Some of the folks that gripe about "known" 3D don't like it because there is NO hiding a poorly executed shot that hits high or low behind "my yardage was off". The same folks really don't like shooting indoor spots because a long list of excuses for yipping a shot are no longer valid. Unwilling to acknowledge their shot and psychological weaknesses their 3D game fails to evolve.


----------



## bhtr3d (Feb 13, 2004)

Tony, and Kent....>See I like when people actually can have discussions and not bicker/ back and forth. 


I get both of your thoughts. and they are greatly appreciated. 

Thanks. for your imput


----------



## tagmaster10 (Jan 26, 2011)

Ok, after waisting this much time reading all of your posts about the subject, I only have this to say: Just because known is your thing, does not mean that everyone in the sport should want to change the game. I like the fact that judging yardage is part of the game and I am sure that alot if not most of the shooters in unknown classes feel the same way. Known classes were put in place to give shooters that option. As far as class sizes go, for years, Hunter has been one of the largest classes at every shoot and this is a big draw for me. I want all the competetion that I can get to shoot against.


----------



## tmorelli (Jul 31, 2005)

tagmaster10 said:


> Ok, after waisting this much time reading all of your posts about the subject, I only have this to say: Just because known is your thing, does not mean that everyone in the sport should want to change the game. I like the fact that judging yardage is part of the game and I am sure that alot if not most of the shooters in unknown classes feel the same way. Known classes were put in place to give shooters that option. As far as class sizes go, for years, Hunter has been one of the largest classes at every shoot and this is a big draw for me. I want all the competetion that I can get to shoot against.
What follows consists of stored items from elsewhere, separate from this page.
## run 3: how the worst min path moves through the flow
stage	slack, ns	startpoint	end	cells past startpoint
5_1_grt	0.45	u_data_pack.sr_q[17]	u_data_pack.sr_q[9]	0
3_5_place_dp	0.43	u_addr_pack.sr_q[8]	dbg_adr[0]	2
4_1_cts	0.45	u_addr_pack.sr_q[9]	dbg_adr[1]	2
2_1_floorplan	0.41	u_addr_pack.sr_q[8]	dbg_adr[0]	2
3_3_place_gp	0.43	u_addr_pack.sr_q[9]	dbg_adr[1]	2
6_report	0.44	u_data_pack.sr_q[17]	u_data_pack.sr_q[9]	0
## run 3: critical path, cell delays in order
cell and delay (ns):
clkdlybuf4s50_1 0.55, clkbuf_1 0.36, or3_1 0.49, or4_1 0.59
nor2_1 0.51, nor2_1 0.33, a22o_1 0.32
I assume that was pointed at me Mike. .... and chill a bit. You didn't have to waste any time reading my posts. 

I'm not proposing to do away with unknown 3d. I only said that known has the potential to provide an answer to many of the "problems" (barrier to growth of the sport) and address the complaints of many of the "gripers". As such, I think it should be considered/prioritized more heavily than it is now rather than "shunned"....
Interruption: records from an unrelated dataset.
==> src/rtl/block_accum_pkg.sv <==
// Shared types and helpers for the block accumulator.
package block_accum_pkg;

  localparam int unsigned DIW_DEF   = 33;
  localparam int unsigned LEN_W_DEF = 8;
  localparam int unsigned SEXT_MAXW = 64;

  typedef enum logic {
    IDLE = 1'b0,
    ACC  = 1'b1
  } state_t;

  // Accumulator width wide enough for 2^len_w samples of diw bits.
  function automatic int unsigned acc_width(input int unsigned diw, input int unsigned len_w);
    return diw + len_w;
  endfunction

  // Sign-extend the low w bits of x to SEXT_MAXW bits.
  function automatic logic [SEXT_MAXW-1:0] sext(input logic [SEXT_MAXW-1:0] x, input int unsigned w);
    logic [SEXT_MAXW-1:0] r;
    r = x << (SEXT_MAXW - w);
    r = $unsigned($signed(r) >>> (SEXT_MAXW - w));
    return r;
  endfunction

endpackage

==> src/rtl/block_accumulator_if.sv <==
// Sample input stream and valid/ready result output of the accumulator.
interface block_accumulator_if #(
  parameter int unsigned DIW  = 33,
  parameter int unsigned ACCW = 41
);
  logic            in_valid;
  logic [DIW-1:0]  in_data;
  logic            out_valid;
  logic            out_ready;
  logic [ACCW-1:0] out_data;

  modport master (
    output in_valid, in_data, out_ready,
    input  out_valid, out_data
  );

  modport slave (
    input  in_valid, in_data, out_ready,
    output out_valid, out_data
  );
endinterface

==> src/rtl/block_accumulator_out_reg.sv <==
// Result register: holds a block sum until accepted, flags overwrites.
module accum_out_reg #(
  parameter int unsigned W = 41
) (
  input  logic         clk,
  input  logic         rst_n,
  input  logic         i_clr,
  input  logic         i_load,
  input  logic [W-1:0] i_data,
  input  logic         i_ready,
  output logic         o_valid,
  output logic [W-1:0] o_data,
  output logic         o_overrun
);

  logic         r_valid;
  logic [W-1:0] r_data;
  logic         r_overrun;

  // Load on completion, drop valid on transfer, sticky overrun on overwrite.
  always_ff @(posedge clk or negedge rst_n) begin
    if (!rst_n) begin
      r_valid   <= 1'b0;
      r_data    <= '0;
      r_overrun <= 1'b0;
    end else if (i_clr) begin
      r_valid   <= 1'b0;
      r_overrun <= 1'b0;
    end else if (i_load) begin
      r_data  <= i_data;
      r_valid <= 1'b1;
      if (r_valid && !i_ready) r_overrun <= 1'b1;
    end else if (r_valid && i_ready) begin
      r_valid <= 1'b0;
    end
  end

  assign o_valid   = r_valid;
  assign o_data    = r_data;
  assign o_overrun = r_overrun;

endmodule

==> src/rtl/block_accumulator.sv <==
// Accumulates a programmable number of signed samples into one block sum.
module block_accumulator
  import block_accum_pkg::*;
#(
  parameter int unsigned DIW   = DIW_DEF,
  parameter int unsigned LEN_W = LEN_W_DEF
) (
  input  logic                 clk,
  input  logic                 rst_n,
  input  logic                 clr,
  input  logic [LEN_W-1:0]     blk_len,
  block_accumulator_if.slave   bus,
  output logic                 busy,
  output logic                 err_overrun
);

  localparam int unsigned ACCW = acc_width(DIW, LEN_W);

  state_t            r_state;
  logic [ACCW-1:0]   r_acc;
  logic [LEN_W-1:0]  r_cnt;
  logic [LEN_W-1:0]  r_len_q;

  logic [ACCW-1:0]   w_samp;
  logic [ACCW-1:0]   w_sum;
  logic [ACCW-1:0]   w_result;
  logic              w_done;

  assign w_samp = ACCW'(sext(SEXT_MAXW'(bus.in_data), DIW));
  assign w_sum  = r_acc + w_samp;

  // Detect the last sample of a block and select its result.
  always_comb begin
    w_done   = 1'b0;
    w_result = w_samp;
    if (bus.in_valid && !clr) begin
      if (r_state == IDLE) begin
        w_done = (blk_len == '0);
      end else begin
        w_done   = (r_cnt == r_len_q);
        w_result = w_sum;
      end
    end
  end

  // Accumulate FSM: a block starts on the first valid sample in IDLE.
  always_ff @(posedge clk or negedge rst_n) begin
    if (!rst_n) begin
      r_state <= IDLE;
      r_acc   <= '0;
      r_cnt   <= '0;
      r_len_q <= '0;
    end else if (clr) begin
      r_state <= IDLE;
      r_acc   <= '0;
      r_cnt   <= '0;
    end else if (bus.in_valid) begin
      case (r_state)
        IDLE: begin
          if (blk_len != '0) begin
            r_acc   <= w_samp;
            r_cnt   <= LEN_W'(1);
            r_len_q <= blk_len;
            r_state <= ACC;
          end
        end
        ACC: begin
          if (r_cnt == r_len_q) begin
            r_state <= IDLE;
          end else begin
            r_acc <= w_sum;
            r_cnt <= r_cnt + LEN_W'(1);
          end
        end
        default: r_state <= IDLE;
      endcase
    end
  end

  assign busy = (r_state == ACC);

  accum_out_reg #(
    .W (ACCW)
  ) u_out_reg (
    .clk       (clk),
    .rst_n     (rst_n),
    .i_clr     (clr),
    .i_load    (w_done),
    .i_data    (w_result),
    .i_ready   (bus.out_ready),
    .o_valid   (bus.out_valid),
    .o_data    (bus.out_data),
    .o_overrun (err_overrun)
  );

endmodule

==> src/flat_wrapper.sv <==
// flat-port wrapper written by rule: the top's interface ports become plain ports
module block_accumulator_flat import block_accum_pkg::*;
#(
  parameter int unsigned DIW   = DIW_DEF,
  parameter int unsigned LEN_W = LEN_W_DEF
)
  (clk, rst_n, clr, blk_len, busy, err_overrun, bus_in_valid, bus_in_data, bus_out_ready, bus_out_valid, bus_out_data);
  block_accumulator_if #(.DIW(DIW), .ACCW((41))) bus_i ();
  input  logic clk;
  input  logic rst_n;
  input  logic clr;
  input  logic [LEN_W-1:0] blk_len;
  output logic busy;
  output logic err_overrun;
  input wire logic [$bits(bus_i.in_valid)-1:0] bus_in_valid;
  input wire logic [$bits(bus_i.in_data)-1:0] bus_in_data;
  input wire logic [$bits(bus_i.out_ready)-1:0] bus_out_ready;
  output wire logic [$bits(bus_i.out_valid)-1:0] bus_out_valid;
  output wire logic [$bits(bus_i.out_data)-1:0] bus_out_data;
  assign bus_i.in_valid = bus_in_valid;
  assign bus_i.in_data = bus_in_data;
  assign bus_i.out_ready = bus_out_ready;
  assign bus_out_valid = bus_i.out_valid;
  assign bus_out_data = bus_i.out_data;
  block_accumulator #(.DIW(DIW), .LEN_W(LEN_W)) u_core (.clk(clk), .rst_n(rst_n), .clr(clr), .blk_len(blk_len), .bus(bus_i), .busy(busy), .err_overrun(err_overrun));
endmodule
==> config.mk <==
export PLATFORM = sky130hd
export DESIGN_NAME = block_accumulator_flat
export DESIGN_NICKNAME = d
export VERILOG_FILES = /design/src/rtl/block_accum_pkg.sv /design/src/rtl/block_accumulator_if.sv /design/src/rtl/block_accumulator_out_reg.sv /design/src/rtl/block_accumulator.sv /design/src/flat_wrapper.sv
export SDC_FILE = /design/constraint.sdc
export NUM_CORES = 1
export LEC_CHECK = 0
export ABC_AREA = 1
export CAP_MARGIN = 10
export CORE_ASPECT_RATIO = 0.75
export CORE_MARGIN = 4
export CORE_UTILIZATION = 46
export DETAILED_ROUTE_END_ITERATION = 10
export PLACE_DENSITY = 0.71
export REMOVE_ABC_BUFFERS = 1
export SLEW_MARGIN = 0
export SYNTH_ARGS = -nofsm -noshare
export SYNTH_HDL_FRONTEND = slang
export SYNTH_SLANG_ARGS = --single-unit
==> constraint.sdc <==
create_clock -name clk -period 2.8 [get_ports clk]
set_input_delay 0.56 -clock clk [delete_from_list [all_inputs] [get_ports clk]]
set_output_delay 0.56 -clock clk [all_outputs]
set_load 0.005 [all_outputs]
# Word-level counts from Yosys, hierarchy flattened
# Index checks and enable logic that the tools add are counted.
classes:
  add_sub_neg: 2
  eq_ne: 3
  muxes: 25
  bitwise_logic: 2
  reduce_logical: 15
ops:
  columns: ["cell", "n"]
  rows:
  - ["$mux W41", 6]
  - ["$pmux W41 S2", 1]
  - ["$add A41 B41 Y41", 1]
  - ["$mux W8", 4]
  - ["$pmux W8 S2", 1]
  - ["$mux W1", 12]
  - ["$add A8 B1 Y8 const B", 1]
  - ["$eq A8 B8 Y1", 1]
  - ["$logic_not A8 Y1", 1]
  - ["$reduce_bool A8 Y1", 1]
  - ["$ne A3 B3 Y1 const B", 2]
  - ["$reduce_bool A2 Y1", 3]
  - ["$reduce_and A2 Y1", 2]
  - ["$reduce_and A4 Y1", 1]
  - ["$logic_and A1 B1 Y1", 3]
  - ["$reduce_and A3 Y1", 1]
  - ["$reduce_bool A3 Y1", 1]
  - ["$logic_not A1 Y1", 2]
  - ["$not A1 Y1", 2]
  - ["$pmux W1 S2", 1]
word_totals:
  regBits: 101
  inputBits: 46
  out_inout_bits: 44
  wordCells: 54

# Longest topological paths before layout
# Gate-level depths: netlist (run 1).
logic_depth:
  word_depth: 5
  ltp_mapped: 17
  ltp_nobuf: 17

# By module
# From an unflattened synthesis (run 1), not the netlist that was laid out.
unflattened:
  cells_unflattened: 1285
  hier_area_um2: 7965.1
modules_own_cells:
  columns: ["mod", "n_inst", "cells_per_inst", "area_each_um2", "seq_area_each_um2"]
  rows:
  - ["block_accumulator", 1, 1100, 6286.0, 1451.4]
  - ["accum_out_reg", 1, 185, 1679.1, 1076.0]

# Worst setup path after synthesis (run 1)
# No wires, ideal clock.
synth_timing:
  kind: "input to register"
  from: "in bus_in_data[0]"
  to: "reg u_core.u_out_reg.r_data[36], in the netlist u_core.u_out_reg.o_data[36]"
  setup_ns: 0.116
  arrival_time_ns: 2.049
  required_time_ns: 2.684
  setup_slack_ns: 0.635
  stages: 16
  path_buffers: 0
  cell_sequence: "ha_1 -> inv_1 -> fa_1 -> inv_1 -> nand2_1 -> nand2_1 -> and2_1 -> nand3b_1 -> nand3_1 -> nand2_1 -> nand2_1 -> nand2_1 -> nand3_1 -> nand2_1 -> nand2_1 -> nand2_1"
synth_via:
  elab_chain_len: 3
synth_rtl:
  columns: ["element", "line_no", "text"]
  rows:
  - ["start, declared", "flat_wrapper.sv:16", "input wire logic [$bits(bus_i.in_data)-1:0] bus_in_data;"]
  - ["$add A41 B41 Y41", "block_accumulator.sv:30", "assign w_sum = r_acc + w_samp;"]
  - ["$mux W41", "block_accumulator.sv:37", "if (r_state == IDLE) begin"]
  - ["$mux W41", "block_accumulator.sv:36", "if (bus.in_valid && !clr) begin"]
  - ["end signal, assigned", "block_accumulator_out_reg.sv:30", "r_data <= i_data;"]
  - ["end, declared", "block_accumulator_out_reg.sv:17", "logic [W-1:0] r_data;"]
# No other way between the ends.
# A chain may end at the register's enable or synchronous reset.

# Final worst setup path (run 1)
layout_timing:
  from: "in bus_in_data[0]"
  to: "reg u_core.u_out_reg.r_data[34], in the netlist u_core.u_out_reg.o_data[34]"
# Same word-level chain as after synthesis.

==> impl_summary.log, run 1 <==
[metrics] area used by multi-input combinational logic: 4217 µm²
[metrics] first-pass GRT wire length: 35,740 µm
[metrics] commonest cells in the synthesized netlist: 449 x sky130_fd_sc_hd__nand2_1, 164 x sky130_fd_sc_hd__inv_1, 101 x sky130_fd_sc_hd__dfrtp_1
[metrics] transition time of the tightest slew-check pin: 0.8887 ns
[metrics] minimum clock period after layout: 2.580 ns
[metrics] Final Total Pwr: 4.731 mW
[metrics] worst endpoint required time: 3.05 ns
[metrics] post-cts resize count: 0
[metrics] post-synthesis async set-or-reset flop share: 100.0%
[metrics] final period utilization: 92.14%
[metrics] routing layer with the top usage in global route: met1
[metrics] FF-to-FF Start: u_core.r_acc[11]$_DFFE_PN0P_
[metrics] Vert. Die Dim: 119.1 µm
[metrics] met1 track demand over resource in global routing: 38.81%
[metrics] number of cell instances on the worst register-to-register path: 15
[metrics] wire per inst: 14.40 µm
[metrics] fraction of met3 tracks used by global routing: 4.577%
[metrics] number of pins with negative max-slew slack in the final report: 0
[metrics] CTS tree: done
[metrics] reg-to-reg endpoint: u_core.r_acc[39]$_DFFE_PN0P_
[metrics] number of synthesized register bits: 101
[metrics] ratio of total power to cell area: 506.9 nW/µm²
[metrics] H-tree depth: 3
[metrics] die area: 18,580 µm²
[metrics] post-synthesis area per instance: 6.478 µm²
[metrics] distinct cell type count of the synthesized netlist: 39
[metrics] number of antenna diodes: 0
[metrics] minimum setup slack among reg-to-reg paths: 0.55 ns
[metrics] final estimated routing congestion in global placement: 0.9841
[metrics] core footprint: 16,070 µm²
[metrics] arrival time of data at the critical path endpoint: 2.83 ns
[metrics] main area contributors after synthesis: sky130_fd_sc_hd__dfrtp_1 33%, sky130_fd_sc_hd__nand2_1 22%, sky130_fd_sc_hd__inv_1 8.1%
[metrics] minimum setup slack after placement: -0.1435 ns
[metrics] relative area change from synthesis to final layout: 23.35%
[metrics] utilization after layout: 58.09%
[metrics] Post-synth EDFFs: 0
[metrics] sum of negative setup slack: 0 ns
[metrics] Setup crit start kind: input port
[metrics] Post CTS Setup Buffer Count: 0
[metrics] width of the chip: 156.1 µm
[metrics] kind of end point of the critical path: flop
[metrics] aggregate global-route resource usage: 23.84%
[metrics] dpl hpwl: 17,040 µm
[metrics] unrepaired setup endpoints after global routing: false
[metrics] number of buffer cells added on primary ports: 89
[metrics] pin count of the biggest net entering global routing: 43
[metrics] DRC Markers: 0
[metrics] clock input transition at the sequential cells of the worst setup and hold paths: 0.07 ns
[metrics] clock latency reported for the late side of the worst-skew pair: 0.35 ns
[metrics] share of the synthesized area in the top cell type: 33.40%
[metrics] Max Clock Skew: 0.009548 ns
[metrics] first element of the critical path: bus_in_data[0]
[metrics] total of endpoints with negative setup slack in the final report: 0
[metrics] number of antenna violations at the first check in global routing: 0
[metrics] boundary pin count: 90
[metrics] Seq/Total Area, Yosys: 33.40%
[metrics] Via density: 5.025
[metrics] Fillers: 1,560
[metrics] clock buffer count from CTS: 9
[metrics] Leakage Power: 5.138 nW
[metrics] total congestion overflow after global routing: 0
[metrics] Max-slew headroom: 40.35%
[metrics] footprint of the flip-flops and latches: 2529 µm²
[metrics] Max Clk Rate: 387.6 MHz
[metrics] DR vias: 7,648
[metrics] number of maximum-capacitance constraint violations: 0
[metrics] Hold WC Path Type: input port to asynchronous set/reset pin
[metrics] Max clock buf depth: 2
[metrics] most frequent cell after synthesis: sky130_fd_sc_hd__nand2_1
[metrics] vias in the first global route: 6,952
[metrics] cell at the root of the clock tree: sky130_fd_sc_hd__clkbuf_16
[metrics] Initial Util: 47.10%
[metrics] final hold vios: 0
[metrics] Clock Sinks: 101
[metrics] row count: 40
[metrics] PnR worst setup slack: 0.2202 ns
[metrics] Total Wirelength: 21,920 µm
[metrics] Synth Flop Type: sky130_fd_sc_hd__dfrtp_1
[metrics] DRC violation total after the first TritonRoute iteration: 522
[metrics] cell type with the largest total area after synthesis: sky130_fd_sc_hd__dfrtp_1
[metrics] Yosys Warn Count: 0
[metrics] Antenna Nets Post-Route: 0
[metrics] run status: complete, no violations
[metrics] maximum fanout along the worst path: 3
[metrics] count of mapped cells out of synthesis: 1,168
[metrics] number of nets in the final layout: 1,395
[metrics] critical path type: input port to flop
[metrics] met2 global-route usage: 32.53%
[metrics] Synth Cell Area: 7566 µm²
[metrics] number of search-and-repair iterations in the first detailed-routing pass: 5
[metrics] largest vdd supply drop: 0.3315 mV
[metrics] Worst setup endpoint: u_core.u_out_reg.o_data[34]$_DFFE_PN0P_
[metrics] share of post-route cells with drive strength above 1: 9.451%
[metrics] hold-fix buffer count after cts: 0
state kept, by name (all words and copies together), names as in the netlist:
signal / count
u_core.busy: 1
u_core.r_acc: 41
u_core.r_cnt: 8
u_core.r_len_q: 8
u_core.u_out_reg.o_data: 41
u_core.u_out_reg.o_overrun: 1
u_core.u_out_reg.o_valid: 1
layer usage:
layer	wire [µm]	vias to the layer above	share of wire (%)
met5	0	-	0
met4	210	0	0.96
met3	1688	15	7.7
met2	8425	262	38
met1	11600	3431	53
li1	-	3940	-
cell type report:
| type | count | area share, % |
|---|---|---|
| multi-input cells | 868 | 45.18 |
| flip-flops and latches | 101 | 27.09 |
| repair buffers | 153 | 14.80 |
| inverters | 174 | 7.052 |
| well taps | 210 | 2.815 |
| clock buffers | 9 | 2.413 |
| clock inverters | 7 | 0.6435 |
worst min path at each step:
stage	cells past startpoint	to	start	slack [ns]
floorplan	0	u_core.busy$_DFFE_PN0P_	rst_n	0.26
global placement	2	u_core.u_out_reg.o_data[26]$_DFFE_PN0P_	u_core.u_out_reg.o_data[26]$_DFFE_PN0P_	0.46
detailed placement	2	u_core.u_out_reg.o_data[19]$_DFFE_PN0P_	u_core.u_out_reg.o_data[19]$_DFFE_PN0P_	0.47
CTS	1	u_core.u_out_reg.o_data[13]$_DFFE_PN0P_	rst_n	0.22
global route	1	u_core.r_acc[14]$_DFFE_PN0P_	rst_n	0.24
finish	1	u_core.u_out_reg.o_data[13]$_DFFE_PN0P_	rst_n	0.19
stage by stage:
stage          instance area [µm²]  hold slack (ns)  instances
2_1_floorplan                 7402           0.2644       1143
3_3_place_gp                  9047           0.4617       1506
3_5_place_dp                  9047           0.4657       1506
4_1_cts                       9333           0.2153       1522
5_1_grt                       9333           0.2413       1522
6_report                      9333           0.1920       1522
critical path, stage by stage:
cell                              delay [ns]
sky130_fd_sc_hd__clkdlybuf4s50_1        0.48
sky130_fd_sc_hd__ha_1                   0.18
sky130_fd_sc_hd__inv_1                  0.05
sky130_fd_sc_hd__fa_1                   0.35
sky130_fd_sc_hd__inv_1                  0.09
sky130_fd_sc_hd__buf_4                  0.12
sky130_fd_sc_hd__nand3_1                0.08
sky130_fd_sc_hd__nand3_1                0.16
sky130_fd_sc_hd__nand2_1                0.07
sky130_fd_sc_hd__nand2_1                0.15
sky130_fd_sc_hd__nand2_1                0.14
sky130_fd_sc_hd__nand2_1                0.09
sky130_fd_sc_hd__nand2_1                0.05
sky130_fd_sc_hd__nand3_1                0.06
sky130_fd_sc_hd__nand2_1                0.07
sky130_fd_sc_hd__nand2_1                0.08
sky130_fd_sc_hd__nand2_1                0.05
power by group:
group          leakage [nW]  switching [mW]  internal, mW
clock network         0.135           0.607         0.618
logic                  3.66           0.906         0.788
registers              1.34           0.139          1.67
total                  5.14            1.65          3.08
placed cells by master (no fill, tap or decap), drive strengths merged:
| cell type | synthesis | layout |
|---|---|---|
| a21oi | 41 | 41 |
| a22oi | 1 | 1 |
| a31oi | 5 | 5 |
| a32oi | 1 | 1 |
| and2 | 1 | 1 |
| and3 | 1 | 1 |
| buf | 17 | 65 |
| clkbuf | 8 | 9 |
| clkdlybuf4s50 | 0 | 88 |
| clkinv | 2 | 5 |
| clkinvlp | 0 | 2 |
| dfrtp | 101 | 101 |
| fa | 1 | 1 |
| ha | 41 | 41 |
| inv | 172 | 174 |
| mux2i | 3 | 3 |
| nand2 | 451 | 451 |
| nand3 | 93 | 93 |
| nand3b | 2 | 2 |
| nand4 | 7 | 7 |
| nor2 | 90 | 90 |
| nor3 | 8 | 8 |
| nor4 | 1 | 1 |
| o211a | 1 | 1 |
| o21ai | 76 | 76 |
| o21bai | 4 | 4 |
| o22ai | 4 | 4 |
| o31ai | 1 | 1 |
| or2 | 17 | 17 |
| xnor2 | 9 | 9 |
| xor2 | 9 | 9 |
cell families (layout without fill, tap and decap cells):
group,after synthesis,in the layout,share of synthesized area (%)
AOI/OAI and AO/OA,134,134,9.476
and+or+nand+nor,671,671,36.73
DFF,101,101,33.40
muxes,3,3,0.3969
xor gates and xnor gates,18,18,2.084
adders and majority gates,42,42,7.045
buffers and inverters,199,343,10.86
Power figures use the tool's default switching activity.
==> inputs of run 2 (changes only) <==
--- a/config.mk
+++ b/config.mk
@@ -7,11 +7,13 @@
 export LEC_CHECK = 0
 export ABC_AREA = 1
 export CAP_MARGIN = 10
+export CELL_PAD_IN_SITES_DETAIL_PLACEMENT = 1
+export CELL_PAD_IN_SITES_GLOBAL_PLACEMENT = 2
 export CORE_ASPECT_RATIO = 0.75
 export CORE_MARGIN = 4
-export CORE_UTILIZATION = 46
+export CORE_UTILIZATION = 31
 export DETAILED_ROUTE_END_ITERATION = 10
-export PLACE_DENSITY = 0.71
+export PLACE_DENSITY = 0.84
 export REMOVE_ABC_BUFFERS = 1
 export SLEW_MARGIN = 0
 export SYNTH_ARGS = -nofsm -noshare
==> run 2 against run 1 <==
Net effect:
- first-iteration DRC count is 17% lower
- utilization is 17 points lower
- worst hold slack worse by 0.14 ns
- fmax up 0.72%
- combinational power rose by 8%
- worst setup slack improved by 0.019 ns
- via count increased by 2.0%
- critical endpoint unchanged
- clock skew increased by 0.0021 ns
- critical path depth unchanged
- critical path type unchanged
- clock-buffer cell count unchanged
I don't expect everyone to want to change the game. But I would encourage them not to stare at a good answer to a given problem and then turn and say "we're stuck between a rock and a hard place.... let's just keep doing what we've been doing and gripe about it more" as if that gets anything done.


----------



## victor001 (Jan 31, 2011)

I shoot all unknown . Around my part's that's all they shoot . Alot of little club's around hear with next to no people coming out for thier shoot's I'm sure would double thier att. if they had a marked shoot . A few club's to the south of us have more people every year than any other club's , and they have known shoot's . Don't know what the hard chore archer like's but I do know the general public like's marked . I do think there's less fear of missing a target . JMO


----------



## tagmaster10 (Jan 26, 2011)

tmorelli said:


> I assume that was pointed at me Mike. .... and chill a bit. You didn't have to waste any time reading my posts.
> 
> I'm not proposing to do away with unknown 3d. I only said that known has the potential to provide an answer to many of the "problems" (barrier to growth of the sport) and address the complaints of many of the "gripers". As such, I think it should be considered/prioritized more heavily than it is now rather than "shunned"....
> 
> I don't expect everyone to want to change the game. But I would encourage them not to stare at a good answer to a given problem and then turn and say "we're stuck between a rock and a hard place.... let's just keep doing what we've been doing and gripe about it more" as if that gets anything done.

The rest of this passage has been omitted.